The steam locomotives of British Railways were used by British Railways over the period 1948–1968. The vast majority of these were inherited from its four constituent companies, the "Big Four".

In addition, BR built 2,537 steam locomotives in the period 1948–1960, 1,538 to pre-nationalisation designs and 999 to its own standard designs. These locomotives had short working lives, some as little as five years, because of the decision to end the use of steam traction by 1968, against a design life of over 30 years and a theoretical final withdrawal date of between 1990 and 2000.

==Background==
British Railways was created on 1 January 1948 principally by the merger of the "Big Four" grouped railway companies: the Great Western Railway (GWR), the London, Midland and Scottish Railway (LMS), the London and North Eastern Railway (LNER) and the Southern Railway (SR). It inherited a wide legacy of locomotives and rolling stock, much of which needed replacing due to the ravages of World War II.
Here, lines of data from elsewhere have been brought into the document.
$ cat config.mk
export PLATFORM = sky130hd
export DESIGN_NAME = fp_operand_collector
export DESIGN_NICKNAME = d
export VERILOG_FILES = /design/src/rtl/fp_collector_pkg.sv /design/src/rtl/fp_operand_bank.sv /design/src/rtl/fp_operand_collector.sv
export SDC_FILE = /design/constraint.sdc
export NUM_CORES = 1
export LEC_CHECK = 0
export BUFFER_PORTS_ARGS = -buffer_cell sky130_fd_sc_hd__buf_2
export CORE_MARGIN = 3
export CORE_UTILIZATION = 45
export DETAILED_ROUTE_END_ITERATION = 10
export PLACE_DENSITY = 0.77
export SETUP_SLACK_MARGIN = 0.02
export SLEW_MARGIN = 20
export SYNTH_ARGS = -nofsm -noshare
export SYNTH_HDL_FRONTEND = slang
export SYNTH_SLANG_ARGS = --single-unit
$ cat constraint.sdc
create_clock -name clk -period 1.65 [get_ports clk]
set_input_delay 0.165 -clock clk [delete_from_list [all_inputs] [get_ports clk]]
set_output_delay 0.165 -clock clk [all_outputs]
set_load 0.01 [all_outputs]
$ cat src/rtl/fp_collector_pkg.sv
// Shared state encoding and per-slot special-value flag indices for the FP operand collector.
package fp_collector_pkg;

    typedef enum logic [2:0] {
        COLLECT   = 3'd0,
        LOAD      = 3'd1,
        ACCEPT    = 3'd2,
        WAIT_DONE = 3'd3,
        START     = 3'd4
    } state_t;

    localparam int ZERO   = 0;
    localparam int INF    = 1;
    localparam int NAN    = 2;
    localparam int FLAG_W = 3;

endpackage

$ cat src/rtl/fp_operand_bank.sv
// NUM_OPS operand registers with a slot-select write port; per-slot {nan,inf,zero}
// classification is built only when FP_SPECIAL_DETECT_EN is defined.
module fp_operand_bank
    import fp_collector_pkg::*;
#(
    parameter int WIDTH   = 32,
    parameter int NUM_OPS = 2,
    parameter int EXP_W   = 8,
    parameter int MAN_W   = 23,
    parameter int SEL_W   = 2
) (
    input  logic                        clk,
    input  logic                        rst,
    input  logic                        we,
    input  logic [SEL_W-1:0]            sel,
    input  logic [WIDTH-1:0]            wdata,
    output logic [NUM_OPS*WIDTH-1:0]    op_bus,
    output logic [FLAG_W*NUM_OPS-1:0]   spec_flags
);

    if (NUM_OPS < 1 || EXP_W < 1 || MAN_W < 1) begin : g_bad_cfg
        $error("fp_operand_bank: NUM_OPS, EXP_W and MAN_W must all be at least 1");
    end

    logic [NUM_OPS-1:0][WIDTH-1:0] slots;

    always_ff @(posedge clk) begin
        if (rst) begin
            slots <= '0;
        end else if (we) begin
            for (int k = 0; k < NUM_OPS; k++) begin
                if (SEL_W'(k) == sel) slots[k] <= wdata;
            end
        end
    end

    assign op_bus = slots;

`ifdef FP_SPECIAL_DETECT_EN
    if (WIDTH != 1 + EXP_W + MAN_W) begin : g_bad_fields
        $error("fp_operand_bank: WIDTH must equal 1+EXP_W+MAN_W");
    end

    logic [EXP_W-1:0]                w_exp;
    logic [MAN_W-1:0]                w_man;
    logic [FLAG_W-1:0]               w_flags;
    logic [NUM_OPS-1:0][FLAG_W-1:0]  flags;

    assign w_exp = wdata[WIDTH-2 -: EXP_W];
    assign w_man = wdata[MAN_W-1:0];

    always_comb begin
        w_flags       = '0;
        w_flags[ZERO] = (w_exp == '0) && (w_man == '0);
        w_flags[INF]  = (w_exp == '1) && (w_man == '0);
        w_flags[NAN]  = (w_exp == '1) && (w_man != '0);
    end

    // Flags are captured with the data so they always describe the slot contents.
    always_ff @(posedge clk) begin
        if (rst) begin
            flags <= '0;
        end else if (we) begin
            for (int k = 0; k < NUM_OPS; k++) begin
                if (SEL_W'(k) == sel) flags[k] <= w_flags;
            end
        end
    end

    assign spec_flags = flags;
`else
    assign spec_flags = '0;
`endif

endmodule

$ cat src/rtl/fp_operand_collector.sv
// Serially collects NUM_OPS operands over a four-phase handshake, then starts the FP core
// once it reports idle. Optional special-value flags: define FP_SPECIAL_DETECT_EN.
module fp_operand_collector
    import fp_collector_pkg::*;
#(
    parameter int WIDTH   = 32,
    parameter int NUM_OPS = 2,
    parameter int EXP_W   = 8,
    parameter int MAN_W   = 23
) (
    input  logic                          clk,
    input  logic                          rst,
    input  logic                          inReady,
    input  logic [WIDTH-1:0]              inBus,
    input  logic                          doneFP,
    output logic                          inAccept,
    output logic                          startFP,
    output logic [NUM_OPS*WIDTH-1:0]      opBus,
    output logic [$clog2(NUM_OPS+1)-1:0]  opCount,
    output logic                          busy,
    output logic [FLAG_W*NUM_OPS-1:0]     specFlags,
    output state_t                        state_dbg
);

    localparam int CNT_W = $clog2(NUM_OPS + 1);
    localparam logic [CNT_W-1:0] LAST = CNT_W'(NUM_OPS);

    state_t           state;
    logic [CNT_W-1:0] idx;

    assign opCount   = idx;
    assign state_dbg = state;

    // Handshake: upstream raises inReady with inBus valid and holds both until inAccept;
    // it then drops inReady, and inAccept falls after that. One load per inReady assertion.
    always_ff @(posedge clk) begin
        if (rst) begin
            state    <= COLLECT;
            idx      <= '0;
            inAccept <= 1'b0;
            startFP  <= 1'b0;
            busy     <= 1'b0;
        end else begin
            case (state)
                COLLECT: begin
                    if (inReady) begin
                        state <= LOAD;
                        busy  <= 1'b1;
                    end
                end
                LOAD: begin
                    state    <= ACCEPT;
                    idx      <= idx + CNT_W'(1);
                    inAccept <= 1'b1;
                end
                ACCEPT: begin
                    if (!inReady) begin
                        inAccept <= 1'b0;
                        state    <= (idx == LAST) ? WAIT_DONE : COLLECT;
                    end
                end
                WAIT_DONE: begin
                    if (doneFP) begin
                        state   <= START;
                        startFP <= 1'b1;
                    end
                end
                START: begin
                    state   <= COLLECT;
                    startFP <= 1'b0;
                    idx     <= '0;
                    busy    <= 1'b0;
                end
                default: state <= COLLECT;
            endcase
        end
    end

    // The write lands on the edge leaving LOAD, so slots never change around startFP.
    fp_operand_bank #(
        .WIDTH   (WIDTH),
        .NUM_OPS (NUM_OPS),
        .EXP_W   (EXP_W),
        .MAN_W   (MAN_W),
        .SEL_W   (CNT_W)
    ) u_bank (
        .clk        (clk),
        .rst        (rst),
        .we         (state == LOAD),
        .sel        (idx),
        .wdata      (inBus),
        .op_bus     (opBus),
        .spec_flags (specFlags)
    );

endmodule

-- After elaboration in Yosys (flattened, before gate mapping)
Index checks and enable logic that the tools add are counted.
- flip-flop bits (word level): 72
- output and inout bits: 78
- word-level logic and storage cells: 41
- add/sub/neg operators: 1
- equality and inequality tests: 9
- multiplexer cells: 12
- reduce and logical (&&, ||, !) cells: 12
- operators by type and width (operator ; count):
    3-bit one-hot mux with 4 select lines ; 1
    2-bit AND reduction ; 5
    3-bit 2-to-1 mux ; 3
    2-bit nonzero test ; 4
    3-bit by 2-bit equality test with 1-bit output (second input constant) ; 2
    2-bit inequality test (second input constant) ; 3
    1-bit one-hot mux with 2 select lines ; 3
    2-bit one-hot mux with 2 select lines ; 1
    3-bit by 1-bit equality test with 1-bit output (second input constant) ; 1
    3-bit equality test (second input constant) ; 1
    3-bit logical NOT ; 1
    1-bit 2-to-1 mux ; 3
    3-bit AND reduction ; 1
    2-bit by 1-bit adder with 2-bit output (second input constant) ; 1
    1-bit by 2-bit equality test with 1-bit output (first input constant) ; 1
    2-bit equality test (second input constant) ; 1
    2-bit logical NOT ; 1
    2-bit 2-to-1 mux ; 1

-- Depth between registers and ports, before layout
- depth after elaboration: 4
- depth in mapped cells: 7
- depth with buffers taken out: 5

-- Hierarchy
Synthesis repeated with hierarchy kept, for this count alone.
- cell total of the unflattened synthesis: 300
- area total of the unflattened synthesis: 3143.0 um^2
- modules (own cells, without submodules) (module ; instances ; cells an instance ; area an instance (um^2)):
    fp_operand_bank ; 1 ; 253 ; 2727.6
    fp_operand_collector ; 1 ; 47 ; 415.4

-- Worst setup path before layout
No wires, ideal clock.
- path type: reg2reg
- from: register idx[0], in the netlist opCount[0]
- to: register u_bank.slots, in the netlist u_bank.op_bus[1]
- library setup time: 71 ps
- data arrival time: 1417 ps
- slack: 162 ps
- cell stages (with the launch flop): 8
- clock period less this slack: 1488 ps
- cells stage by stage: dfxtp_1 > inv_1 > ha_1 > nand4bb_1 > clkbuf_1 > clkbuf_1 > nand2_1 > a21oi_1
- cells in the longest elaborated chain, start to end: 2
- ends and longest elaborated chain (what ; line ; text):
    from (decl) ; fp_operand_collector.sv:29 ; logic [CNT_W-1:0] idx;
    from (signal assigned) ; fp_operand_collector.sv:53 ; idx <= idx + CNT_W'(1);
    2-bit logical NOT ; fp_operand_bank.sv:32 ; if (SEL_W'(k) == sel) slots[k] <= wdata;
    2-bit AND reduction (no line) ; - ;
    to (signal, indexed assignment) ; fp_operand_bank.sv:32 ;
    to (decl) ; fp_operand_bank.sv:25 ; logic [NUM_OPS-1:0][WIDTH-1:0] slots;
Every way passes these cells.
A chain may end at the register's enable or synchronous reset.

-- Worst setup path in the final report
- from: register idx[0], in the netlist opCount[0]
- to: register u_bank.slots, in the netlist u_bank.op_bus[30]
The elaborated chain is that of the path after synthesis.

==> results.md <==
- Synth warnings: 0
- Clock transition at the registers of the reported paths: 0.07 ns
- Final worst clock skew: 0.00689 ns
- Total half-perimeter wirelength after legalization and detailed placement: 4890 um
- CTS hold repair buffers: 0
- Switching power of the nets: 0.000887 W
- Max IR drop VDD: 0.000533 V
- Count of H-tree levels built during CTS: 3
- Critical Path End: u_bank.op_bus[30]
- Final routed wire length divided by cell count: 13.3 um
- Leak pwr: 1.53 nW
- Worst slew margin relative to its limit: 62.9%
- Sum of negative setup slack: 0 ns
- Delay contributed by the slowest stage of the critical path: 0.40 ns
- Wire length of the first global-routing pass: 11500 um
- Switching part of the total power: 25.8%
- Layout-stage area growth over the synthesis result: 28.4%
- Antenna violations before repair: 0
- P_int: 0.00255 W
- Most frequent cell after synthesis: sky130_fd_sc_hd__nand2_1
- Number of primary I/O pins: 114
- Kind of launch point of the worst setup path: flop
- TritonCTS Buffers: 9
- Type of the worst setup path: flop to flop
- Total setup violations reported at the end of the flow: 0
- Type of the worst min-delay path: primary input to flop
- Worst Tran Pin Value: 0.556 ns
- Required arrival time at the worst endpoint: 1.85 ns
- Cells along the critical path: inv_1 -> ha_1 -> and4bb_2 -> buf_4 -> nand2_1 -> a21oi_1
- Arrival time at the worst endpoint: 1.60 ns
- Global-route congestion overflow total: 0
- Clock group share of total power: 34.7%
- Overall die area: 0.00711 mm^2
- Portion of total power attributed to combinational logic: 11.8%
- Initial cell density of the core: 48.3%
- Final Max Slew Viols: 0
- Overall fraction of global-route tracks in use: 19.8%
- DR DRC count: 0
- Post-synth top cells: 132 x sky130_fd_sc_hd__nand2_1, 72 x sky130_fd_sc_hd__dfxtp_1, 55 x sky130_fd_sc_hd__a21oi_1, 14 x sky130_fd_sc_hd__a21oi_2, 12 x sky130_fd_sc_hd__clkbuf_1
- Unrepaired setup endpoints after global routing: no
- Routed Wire Length: 6860 um
- Worst Path Max Fanout: 7
- First DRT Iteration DRCs: 95
- Core region area: 0.00571 mm^2
- Postcts setup bufs: 0
- Ys async rst share: 0%
- Number of unique standard cell types used by synthesis: 29
- Post-layout worst setup margin: 0.252 ns
- CTS tree: built
- Maximum buffer depth of the clock tree: 2
- Worst R2R Start: opCount[0]
- Portion of synthesized cell area occupied by the leading cell type: 52.2%
- Rows: 27
- Cell area after technology mapping: 0.00276 mm^2
- Number of global-route vias before repair: 2554
- Cell type of the slowest stage on the worst timing path: sky130_fd_sc_hd__dfxtp_1
- PwrDens: 971 mW/mm^2
- Largest net degree at the start of global routing: 34
- Total of flip-flops plus latches after synthesis: 72
- Largest cells by area after synthesis: sky130_fd_sc_hd__dfxtp_1 52%, sky130_fd_sc_hd__nand2_1 18%, sky130_fd_sc_hd__a21oi_1 10%
- Cell at the root of the clock tree: sky130_fd_sc_hd__clkbuf_8
- Die outline width: 84.3 um
- Number of cell instances on the worst register-to-register path: 6
- Relative contribution of sequential cells to total power: 53.5%
- Predominant post-synthesis flop cell: sky130_fd_sc_hd__dfxtp_1
- Run status: finished, final reports clean
- Sequential element share of the synthesized area: 52.2%
- Clk Latency, worst-skew pair: 0.33 ns
- Number of synthesized flops with an enable pin: 0
- Via/cell ratio: 5.03
- Count of antenna diodes in the layout: 0
- Final period util: 84.7%
- Tot Pwr: 0.00344 W
- Critical path capture point type: flop
- Clock sink total: 72
- Final RePlAce weighted congestion: 0.785
- Total vias in the final route: 2602
- End of the worst register-to-register path: u_bank.op_bus[30]
- Share of layout cells above drive strength 1: 33.3%
- CTS resizes: 0
- Remaining number of nets flagged by the antenna check after routing: 0
- Total iterations of the first detailed-routing run: 4
- Minimum setup slack after placement: 0.253 ns
- Beginning of the critical path: opCount[0]
- Register-to-Register Setup Slack: 0.25 ns
- Final hold vios: 0
- MaxCap Viol Count: 0
- Die span in y: 84.3 um
- Cell count after synthesis: 338
- Average footprint of a synthesized cell: 8.17 um^2
- Count of nets after finishing: 479
- Port bufs: 107
- Maximum clock frequency: 716 MHz
- Minimum period implied by the final worst setup slack: 1.40 ns
- Top cell type by total area after synthesis: sky130_fd_sc_hd__dfxtp_1
==> cells in the final DEF, fill, tap and decap left out, types with 2 or more instances in the layout <==
cell	n
sky130_fd_sc_hd__o21ai_0	2
sky130_fd_sc_hd__buf_2	107
sky130_fd_sc_hd__conb_1	6
sky130_fd_sc_hd__nor3b_1	2
sky130_fd_sc_hd__nand4bb_1	2
sky130_fd_sc_hd__clkbuf_1	3
sky130_fd_sc_hd__ha_1	3
sky130_fd_sc_hd__clkbuf_8	10
sky130_fd_sc_hd__inv_1	3
sky130_fd_sc_hd__buf_12	4
sky130_fd_sc_hd__buf_4	8
sky130_fd_sc_hd__a211oi_1	3
sky130_fd_sc_hd__a21oi_2	14
sky130_fd_sc_hd__a21oi_1	55
sky130_fd_sc_hd__nor2_1	2
sky130_fd_sc_hd__dfxtp_1	72
sky130_fd_sc_hd__nor2b_1	2
sky130_fd_sc_hd__nand2_1	132
sky130_fd_sc_hd__clkinv_2	2
==> sequential cells by signal, summed over array words and instances (netlist names) <==
signal and cells:
state_dbg 3, opCount 2, startFP 1, inAccept 1, busy 1, u_bank.op_bus 64
==> area by class of cell <==
type                       count  area (um^2)
clock inverter                 3         17.5
inverter                       3         11.3
multi-input combinational    235         1160
timing repair buffer         119          676
clock buffer                  13          149
fill                         530         2170
tap                           72         90.1
sequential                    72         1440
==> how the worst min path moves through the flow <==
stage / start / end / cells after the start / slack, ns
after CTS: inBus[11] / u_bank.op_bus[11] / 3 / 0.06
after detailed placement: inBus[20] / u_bank.op_bus[52] / 3 / 0.42
after floorplan: inBus[0] / u_bank.op_bus[0] / 2 / 0.30
final: inBus[20] / u_bank.op_bus[52] / 3 / 0.07
after global routing: inBus[20] / u_bank.op_bus[52] / 3 / 0.05
after global placement: inBus[29] / u_bank.op_bus[29] / 3 / 0.42
==> metrics by stage <==
stage | hold WS (ns) | utilization, % | cells | instance area [um^2]
2_1_floorplan | 0.301 | - | 343 | 2780
3_3_place_gp | 0.418 | 59.1 | 501 | 3380
3_5_place_dp | 0.423 | 59.1 | 501 | 3380
4_1_cts | 0.0567 | 62.1 | 517 | 3540
5_1_grt | 0.0494 | 62.1 | 517 | 3540
6_report | 0.0721 | 62.1 | 517 | 3540
==> critical path: cells and delay by family, from the launching register on <==
kind / cells / cell delay [ns]
fa+ha+maj: 1 / 0.21
compound gates: 1 / 0.06
buf+inv: 2 / 0.25
simple gates: 2 / 0.34
flops: 1 / 0.40
==> cells by family after synthesis <==
logic type | Yosys count | share of synthesized area, %
simple gates | 146 | 21.9
compound gates | 79 | 17.0
flops | 72 | 52.2
buf+inv | 36 | 7.03
fa+ha+maj | 3 | 1.36
mux | 1 | 0.363
other cells | 1 | 0.136
==> routing by layer <==
layer / part of all wire [%] / wire, um / global-route usage (%) / up-vias
li1: - / - / - / 1291
met1: 44 / 2990 / 23.7 / 1197
met5: 0 / 0 / 0 / -
met2: 46 / 3170 / 33.3 / 102
met4: 1.4 / 99 / 8.19 / 0
met3: 8.7 / 597 / 5.79 / 12
==> power by group through the flow <==
stage	Combinational (W)	Clock [W]	Sequential, W
finish	0.000405	0.00119	0.00184
global route	0.000452	0.00133	0.00185
CTS	0.000409	0.00123	0.00184
detailed placement	0.000408	0	0.00188
global placement	0.000398	0	0.00188
floorplan	0.000202	0	0.00191
(Power assumes the default switching activity.)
==Locomotives inherited from constituent companies==
A wide variety of locomotives was acquired from the four major constituent companies. These had generally standardised their own designs. See:
- Locomotives of the Great Western Railway
  - specifically List of GWR locomotives as of 31 December 1947
- Locomotives of the Southern Railway
  - specifically List of Southern Railway locomotives as of 31 December 1947
- Locomotives of the London, Midland and Scottish Railway
  - specifically List of LMS locomotives as of 31 December 1947
- Locomotives of the London and North Eastern Railway
  - specifically List of LNER locomotives as of 31 December 1947

In addition, a handful of locomotives were inherited from minor constituents.

The 1948 Locomotive Exchange Trials compared locomotives from each company against each other.

==Classification==

After initially using letter prefixes (E for ex-LNER, M for ex-LMS, S for ex-SR, and W for ex-GWR locomotives, as used for other inherited rolling stock), a numbering scheme was decided on in March 1948. Generally ex-GWR locomotives retained their numbers (and hence were able to retain their cast brass number plates) and it was decided to add 30000 to the Southern numbers, 40000 to the LMS numbers and 60000 to the LNER numbers. There were some exceptions though.

BR adopted a slightly modified version of the LMS classification system, itself based on the Midland Railway's system. Each locomotive class was given a number 0–9 that signified its power, 0 for the least powerful and 9 for the most, with a suffix of F or P, indicating freight and passenger roles respectively. Freight power ranged from 0–9, passenger from 0–8. Many locomotives were used for both roles, in which case they were given two class numbers, the P-rating first e.g. 3P4F or 6P5F. A slight change from the LMS system saw those where the freight classification (x) equalled the passenger classification (also x) reclassified as xMT, MT standing for mixed-traffic, e.g. for the LMS Black Five locomotives, LMS 5P5F became BR 5MT. Mixed traffic locomotives had power in the range of classes 2–6.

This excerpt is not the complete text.